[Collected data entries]
*** Block opens ***

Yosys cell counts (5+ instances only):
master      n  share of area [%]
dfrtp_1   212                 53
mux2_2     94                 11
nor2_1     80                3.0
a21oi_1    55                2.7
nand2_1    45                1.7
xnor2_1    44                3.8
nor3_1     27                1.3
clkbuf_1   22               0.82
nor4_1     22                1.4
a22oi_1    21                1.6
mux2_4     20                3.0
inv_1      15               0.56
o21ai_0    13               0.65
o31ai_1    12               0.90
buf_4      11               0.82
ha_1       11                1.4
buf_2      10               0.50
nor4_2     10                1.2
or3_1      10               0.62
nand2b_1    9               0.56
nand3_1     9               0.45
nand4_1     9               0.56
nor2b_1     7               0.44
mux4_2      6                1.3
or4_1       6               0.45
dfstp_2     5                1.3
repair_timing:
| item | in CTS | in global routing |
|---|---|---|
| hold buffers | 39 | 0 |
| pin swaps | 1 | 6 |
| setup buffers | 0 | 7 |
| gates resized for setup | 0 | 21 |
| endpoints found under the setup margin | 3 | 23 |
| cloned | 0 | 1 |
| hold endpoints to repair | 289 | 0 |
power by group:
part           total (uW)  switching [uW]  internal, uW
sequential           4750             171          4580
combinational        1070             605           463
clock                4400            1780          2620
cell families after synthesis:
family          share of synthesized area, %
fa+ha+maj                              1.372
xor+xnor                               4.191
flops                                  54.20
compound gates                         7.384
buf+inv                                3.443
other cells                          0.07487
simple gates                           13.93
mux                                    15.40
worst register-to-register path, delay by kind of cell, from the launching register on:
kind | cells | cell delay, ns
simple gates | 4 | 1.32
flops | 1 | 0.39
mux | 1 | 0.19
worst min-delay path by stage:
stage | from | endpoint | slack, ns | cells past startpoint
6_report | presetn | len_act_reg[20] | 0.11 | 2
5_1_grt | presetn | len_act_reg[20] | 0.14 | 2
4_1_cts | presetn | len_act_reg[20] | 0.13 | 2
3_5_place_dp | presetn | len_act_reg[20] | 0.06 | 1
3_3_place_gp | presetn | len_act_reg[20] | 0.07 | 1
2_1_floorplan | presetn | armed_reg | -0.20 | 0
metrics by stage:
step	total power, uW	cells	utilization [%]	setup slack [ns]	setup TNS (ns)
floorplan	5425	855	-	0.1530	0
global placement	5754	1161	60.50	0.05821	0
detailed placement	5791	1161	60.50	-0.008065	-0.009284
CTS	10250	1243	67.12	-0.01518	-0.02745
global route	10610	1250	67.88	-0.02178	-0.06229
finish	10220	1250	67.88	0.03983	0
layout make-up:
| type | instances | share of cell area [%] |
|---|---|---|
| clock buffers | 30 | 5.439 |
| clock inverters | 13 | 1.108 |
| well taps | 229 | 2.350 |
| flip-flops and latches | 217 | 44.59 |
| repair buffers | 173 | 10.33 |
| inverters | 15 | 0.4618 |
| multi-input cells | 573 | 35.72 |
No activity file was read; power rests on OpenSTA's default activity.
--- src/pkg/fsbc_defines.vh ---
`ifndef FSBC_DEFINES_VH
`define FSBC_DEFINES_VH

// register byte offsets
`define FSBC_ADDR_TIMER     8'h0A
`define FSBC_ADDR_THERM     8'h0B
`define FSBC_ADDR_BLANK     8'h0C

// reset values and writable masks
`define FSBC_RST_TIMER      8'h00
`define FSBC_RST_THERM      8'h00
`define FSBC_RST_BLANK      8'hC0
`define FSBC_MASK_ALL       8'hFF
`define FSBC_MASK_THERM     8'h8F
`define FSBC_READ_NONE      8'h00

// watchdog_and_flash_timer fields
`define FSBC_WDOG_ON        7
`define FSBC_WDOG_SEL_HI    6
`define FSBC_WDOG_SEL_LO    5
`define FSBC_SAFE_MODE      4
`define FSBC_SAFE_SEL_HI    3
`define FSBC_SAFE_SEL_LO    0

// thermal_guard_control fields
`define FSBC_RESTART_POL    7
`define FSBC_THERM_ON       3
`define FSBC_THERM_THR_HI   2
`define FSBC_THERM_THR_LO   0

// transmit_blank_control fields
`define FSBC_BLANK_ON       7
`define FSBC_BLANK_POL      6
`define FSBC_CAP_HI         5
`define FSBC_CAP_LO         2
`define FSBC_REC_HI         1
`define FSBC_REC_LO         0

// timing, each in its own unit
`define FSBC_CLK_MHZ        100
`define FSBC_US_PER_MS      1000
`define FSBC_MS_PER_S       1000
`define FSBC_SAFETY_STEP_MS 50
`define FSBC_WDOG_STEP_S    4
`define FSBC_HOLD_LOW_MS    30
`define FSBC_REC_BASE_US    10

`endif

--- src/hw/fsbc_reg8.v ---
`timescale 1ns/1ns
`default_nettype none
`include "fsbc_defines.vh"

// one 8-bit control register; bits outside the mask keep their reset value
module fsbc_reg8 #(
  parameter [7:0] ADDR = `FSBC_ADDR_TIMER,
  parameter [7:0] RST  = `FSBC_RST_TIMER,
  parameter [7:0] MASK = `FSBC_MASK_ALL
) (
  input  wire       core_clk,
  input  wire       nrst,
  input  wire       reg_wr,
  input  wire [7:0] reg_addr,
  input  wire [7:0] reg_wdata,
  output reg  [7:0] q
);

  // write on address match; reserved bits never take written data
  always @(posedge core_clk or negedge nrst) begin
    if (!nrst) begin
      q <= RST;
    end else if (reg_wr && reg_addr == ADDR) begin
      q <= (q & ~MASK) | (reg_wdata & MASK);
    end
  end

endmodule
`default_nettype wire

--- src/hw/fsbc_timer.v ---
`timescale 1ns/1ns
`default_nettype none

// up-counter that stops at its limit; done is a level while count >= limit
module fsbc_timer #(
  parameter W = 32
) (
  input  wire         core_clk,
  input  wire         nrst,
  input  wire         clr,
  input  wire         run,
  input  wire [W-1:0] limit,
  output wire         done
);

  reg [W-1:0] cnt;  // elapsed cycles

  // clear wins over run so a restart never carries old time
  always @(posedge core_clk or negedge nrst) begin
    if (!nrst) begin
      cnt <= {W{1'b0}};
    end else if (clr) begin
      cnt <= {W{1'b0}};
    end else if (run && !done) begin
      cnt <= cnt + {{(W-1){1'b0}}, 1'b1};
    end
  end

  // limit may change under a running count; done follows at once
  assign done = (cnt >= limit);

endmodule
`default_nettype wire

--- src/hw/fsbc_top.v ---
// How it works
// - watchdog runs only while its enable set
// - watchdog code selects 4, 8, 12, 16 s
// - mode zero: one fixed-length flash, inputs ignored
// - supply low during one-shot forces power-down
// - mode one: any flash cut at limit
// - safety limit is 50 ms times code+1
// - policy zero: pin low 30 ms restarts
// - policy one: pin low restarts timer immediately
// - thermistor guard acts only while enabled
// - threshold code selects 200 to 550 mV
// - blank input honoured only while enabled
// - blank polarity bit chooses active level
// - blanking applies the programmed input current cap
// - recovery code selects 10, 20, 40, 80 us
// - codes 101/110/111 hand outputs to pin
`timescale 1ns/1ns
`default_nettype none
`include "fsbc_defines.vh"

module fsbc_top #(
  parameter [31:0] MS_CYCLES = `FSBC_CLK_MHZ * `FSBC_US_PER_MS,
  parameter [31:0] US_CYCLES = `FSBC_CLK_MHZ
) (
  input  wire       core_clk,
  input  wire       nrst,
  input  wire       reg_wr,
  input  wire       reg_rd,
  input  wire [7:0] reg_addr,
  input  wire [7:0] reg_wdata,
  output reg  [7:0] reg_rdata,
  input  wire [2:0] flash_mode_code,
  input  wire       lamp_gate_input,
  input  wire       tx_blank_input,
  input  wire       logic_supply_ok,
  input  wire       thermistor_hot,
  output reg        first_flash_output,
  output reg        second_flash_output,
  output reg        power_down,
  output reg        safety_expired,
  output reg        watchdog_tripped,
  output reg        thermistor_cut,
  output wire [2:0] thermistor_threshold,
  output reg        blank_limit_active,
  output wire [3:0] blank_input_current_cap
);

  // derived cycle counts; long ones scale with the parameters above
  localparam [31:0] SAFETY_STEP_CYC = `FSBC_SAFETY_STEP_MS * MS_CYCLES;
  localparam [31:0] WDOG_STEP_CYC   = `FSBC_WDOG_STEP_S * `FSBC_MS_PER_S * MS_CYCLES;
  localparam [31:0] HOLD_LOW_CYC    = `FSBC_HOLD_LOW_MS * MS_CYCLES;
  localparam [31:0] REC_BASE_CYC    = `FSBC_REC_BASE_US * US_CYCLES;

  // flash sequencer states, one-hot
  localparam [4:0] ST_IDLE  = 5'h01;
  localparam [4:0] ST_SHOT  = 5'h02;
  localparam [4:0] ST_LIT   = 5'h04;
  localparam [4:0] ST_SPENT = 5'h08;
  localparam [4:0] ST_DOWN  = 5'h10;

  // does the enable code ask for output idx, and who drives it
  function fsbc_want;
    input [2:0] code;
    input       idx;
    input       pin;
    begin
      if (code[2]) begin
        fsbc_want = code[idx] & pin;
      end else begin
        fsbc_want = code[idx];
      end
    end
  endfunction

  wire [7:0] timer_reg;  // watchdog_and_flash_timer
  wire [7:0] therm_reg;  // thermal_guard_control
  wire [7:0] blank_reg;  // transmit_blank_control

  fsbc_reg8 #(
    .ADDR (`FSBC_ADDR_TIMER),
    .RST  (`FSBC_RST_TIMER),
    .MASK (`FSBC_MASK_ALL)
  ) u_timer_reg (
    .core_clk  (core_clk),
    .nrst      (nrst),
    .reg_wr    (reg_wr),
    .reg_addr  (reg_addr),
    .reg_wdata (reg_wdata),
    .q         (timer_reg)
  );

  fsbc_reg8 #(
    .ADDR (`FSBC_ADDR_THERM),
    .RST  (`FSBC_RST_THERM),
    .MASK (`FSBC_MASK_THERM)
  ) u_therm_reg (
    .core_clk  (core_clk),
    .nrst      (nrst),
    .reg_wr    (reg_wr),
    .reg_addr  (reg_addr),
    .reg_wdata (reg_wdata),
    .q         (therm_reg)
  );

  fsbc_reg8 #(
    .ADDR (`FSBC_ADDR_BLANK),
    .RST  (`FSBC_RST_BLANK),
    .MASK (`FSBC_MASK_ALL)
  ) u_blank_reg (
    .core_clk  (core_clk),
    .nrst      (nrst),
    .reg_wr    (reg_wr),
    .reg_addr  (reg_addr),
    .reg_wdata (reg_wdata),
    .q         (blank_reg)
  );

  // field views
  wire       watchdog_on             = timer_reg[`FSBC_WDOG_ON];
  wire [1:0] watchdog_timeout_select = timer_reg[`FSBC_WDOG_SEL_HI:`FSBC_WDOG_SEL_LO];
  wire       safety_timer_behaviour  = timer_reg[`FSBC_SAFE_MODE];
  wire [3:0] safety_time_select      = timer_reg[`FSBC_SAFE_SEL_HI:`FSBC_SAFE_SEL_LO];
  wire       safety_restart_policy   = therm_reg[`FSBC_RESTART_POL];
  wire       thermistor_guard_on     = therm_reg[`FSBC_THERM_ON];
  wire       tx_blank_on             = blank_reg[`FSBC_BLANK_ON];
  wire       tx_blank_polarity       = blank_reg[`FSBC_BLANK_POL];
  wire [1:0] blank_recovery_time     = blank_reg[`FSBC_REC_HI:`FSBC_REC_LO];

  // threshold code straight to the comparator dac
  assign thermistor_threshold = therm_reg[`FSBC_THERM_THR_HI:`FSBC_THERM_THR_LO];
  // cap code straight to the input limiter
  assign blank_input_current_cap = blank_reg[`FSBC_CAP_HI:`FSBC_CAP_LO];

  // register readback, one cycle after the read strobe
  always @(posedge core_clk or negedge nrst) begin
    if (!nrst) begin
      reg_rdata <= `FSBC_READ_NONE;
    end else if (reg_rd) begin
      case (reg_addr)
        `FSBC_ADDR_TIMER: reg_rdata <= timer_reg;
        `FSBC_ADDR_THERM: reg_rdata <= therm_reg;
        `FSBC_ADDR_BLANK: reg_rdata <= blank_reg;
        default:          reg_rdata <= `FSBC_READ_NONE;
      endcase
    end
  end

  // timer limits from the selected codes
  // safety limit steps
  wire [31:0] safety_limit = ({28'h0000000, safety_time_select} + 32'h00000001)
                             * SAFETY_STEP_CYC;
  wire [31:0] wdog_limit   = ({30'h00000000, watchdog_timeout_select} + 32'h00000001)
                             * WDOG_STEP_CYC;
  wire [31:0] rec_limit    = REC_BASE_CYC << blank_recovery_time;

  // watchdog: restarted by any register write
  wire wdog_done;
  fsbc_timer #(.W(32)) u_wdog (
    .core_clk (core_clk),
    .nrst     (nrst),
    .clr      (!watchdog_on || reg_wr),
    .run      (watchdog_on),
    .limit    (wdog_limit),
    .done     (wdog_done)
  );

  // sticky until a write; a fresh trip in the write cycle wins, a standing one is cleared
  always @(posedge core_clk or negedge nrst) begin
    if (!nrst) begin
      watchdog_tripped <= 1'b0;
    end else if (watchdog_on && wdog_done && !watchdog_tripped) begin
      watchdog_tripped <= 1'b1;
    end else if (reg_wr) begin
      watchdog_tripped <= 1'b0;
    end
  end

  always @(posedge core_clk or negedge nrst) begin
    if (!nrst) begin
      thermistor_cut <= 1'b0;
    end else begin
      thermistor_cut <= thermistor_guard_on && thermistor_hot;
    end
  end

  // transmit blanking and its recovery window
  // enable and polarity
  wire blank_now = tx_blank_on && (tx_blank_input == tx_blank_polarity);
  reg  rec_pending;  // recovery window still open after blanking ends
  wire rec_done;

  fsbc_timer #(.W(32)) u_rec (
    .core_clk (core_clk),
    .nrst     (nrst),
    .clr      (blank_now || !rec_pending),
    .run      (rec_pending),
    .limit    (rec_limit),
    .done     (rec_done)
  );

  always @(posedge core_clk or negedge nrst) begin
    if (!nrst) begin
      rec_pending        <= 1'b0;
      blank_limit_active <= 1'b0;
    end else begin
      if (blank_now) begin
        rec_pending <= 1'b1;
      end else if (rec_done) begin
        rec_pending <= 1'b0;
      end
      blank_limit_active <= blank_now || (rec_pending && !rec_done);
    end
  end

  // flash requests
  // pin or register control
  wire want1     = fsbc_want(flash_mode_code, 1'b0, lamp_gate_input);
  wire want2     = fsbc_want(flash_mode_code, 1'b1, lamp_gate_input);
  wire want_any  = want1 || want2;
  wire pin_mode  = flash_mode_code[2] && (flash_mode_code[1] || flash_mode_code[0]);
  wire blocked   = watchdog_tripped || thermistor_cut;
  reg  want_q;      // previous request, for edge detection
  reg  shot1;       // outputs latched for a one-shot flash
  reg  shot2;
  reg  [4:0] state;
  reg  [4:0] next_state;
  reg  next_led1;
  reg  next_led2;
  wire want_rise = want_any && !want_q;

  // pin-low hold time before the safety timer may restart
  wire hold_done;
  fsbc_timer #(.W(32)) u_hold (
    .core_clk (core_clk),
    .nrst     (nrst),
    .clr      (want_any),
    .run      (!want_any),
    .limit    (HOLD_LOW_CYC),
    .done     (hold_done)
  );

  wire restart_ok = !want_any && (safety_restart_policy || !pin_mode || hold_done);

  // safety timer runs only while light is actually produced
  wire safety_done;
  wire lit_on = (state == ST_LIT) && want_any && !blocked;
  fsbc_timer #(.W(32)) u_safety (
    .core_clk (core_clk),
    .nrst     (nrst),
    .clr      (state == ST_IDLE),
    .run      ((state == ST_SHOT) || lit_on),
    .limit    (safety_limit),
    .done     (safety_done)
  );

  // sequencer next state and output drive
  always @* begin
    next_state = state;
    next_led1  = 1'b0;
    next_led2  = 1'b0;
    case (state)
      ST_IDLE: begin
        if (!logic_supply_ok) begin
          next_state = ST_DOWN;
        end else if (want_rise && !blocked) begin
          if (!safety_timer_behaviour) begin
            next_state = ST_SHOT;
          end else begin
            next_state = ST_LIT;
          end
        end
      end
      ST_SHOT: begin
        if (!logic_supply_ok) begin
          next_state = ST_DOWN;
        end else if (safety_done || blocked) begin
          next_state = ST_IDLE;
        end else begin
          next_led1 = shot1;
          next_led2 = shot2;
        end
      end
      ST_LIT: begin
        if (safety_done) begin
          next_state = ST_SPENT;
        end else if (restart_ok) begin
          next_state = ST_IDLE;
        end else begin
          next_led1 = want1 && !blocked;
          next_led2 = want2 && !blocked;
        end
      end
      ST_SPENT: begin
        // dark until the restart condition is met
        if (restart_ok) begin
          next_state = ST_IDLE;
        end
      end
      ST_DOWN: begin
        // powered down until the logic supply returns
        if (logic_supply_ok) begin
          next_state = ST_IDLE;
        end
      end
      default: begin
        next_state = ST_IDLE;
      end
    endcase
  end

  // sequencer registers; outputs come from flops, one cycle behind
  always @(posedge core_clk or negedge nrst) begin
    if (!nrst) begin
      state               <= ST_IDLE;
      want_q              <= 1'b0;
      shot1               <= 1'b0;
      shot2               <= 1'b0;
      first_flash_output  <= 1'b0;
      second_flash_output <= 1'b0;
      power_down          <= 1'b0;
      safety_expired      <= 1'b0;
    end else begin
      state               <= next_state;
      want_q              <= want_any;
      first_flash_output  <= next_led1;
      second_flash_output <= next_led2;
      power_down          <= (next_state == ST_DOWN);
      safety_expired      <= (next_state == ST_SPENT);
      // capture which outputs a one-shot drives, then ignore inputs
      if (state == ST_IDLE) begin
        shot1 <= want1;
        shot2 <= want2;
      end
    end
  end

endmodule
`default_nettype wire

*** Block closes ***

**TASK GOAL**:
Using the data above, show each line where "share" occurs.

**RESPONSE TO THIS EXERCISE**:
master      n  share of area [%]
family          share of synthesized area, %
| type | instances | share of cell area [%] |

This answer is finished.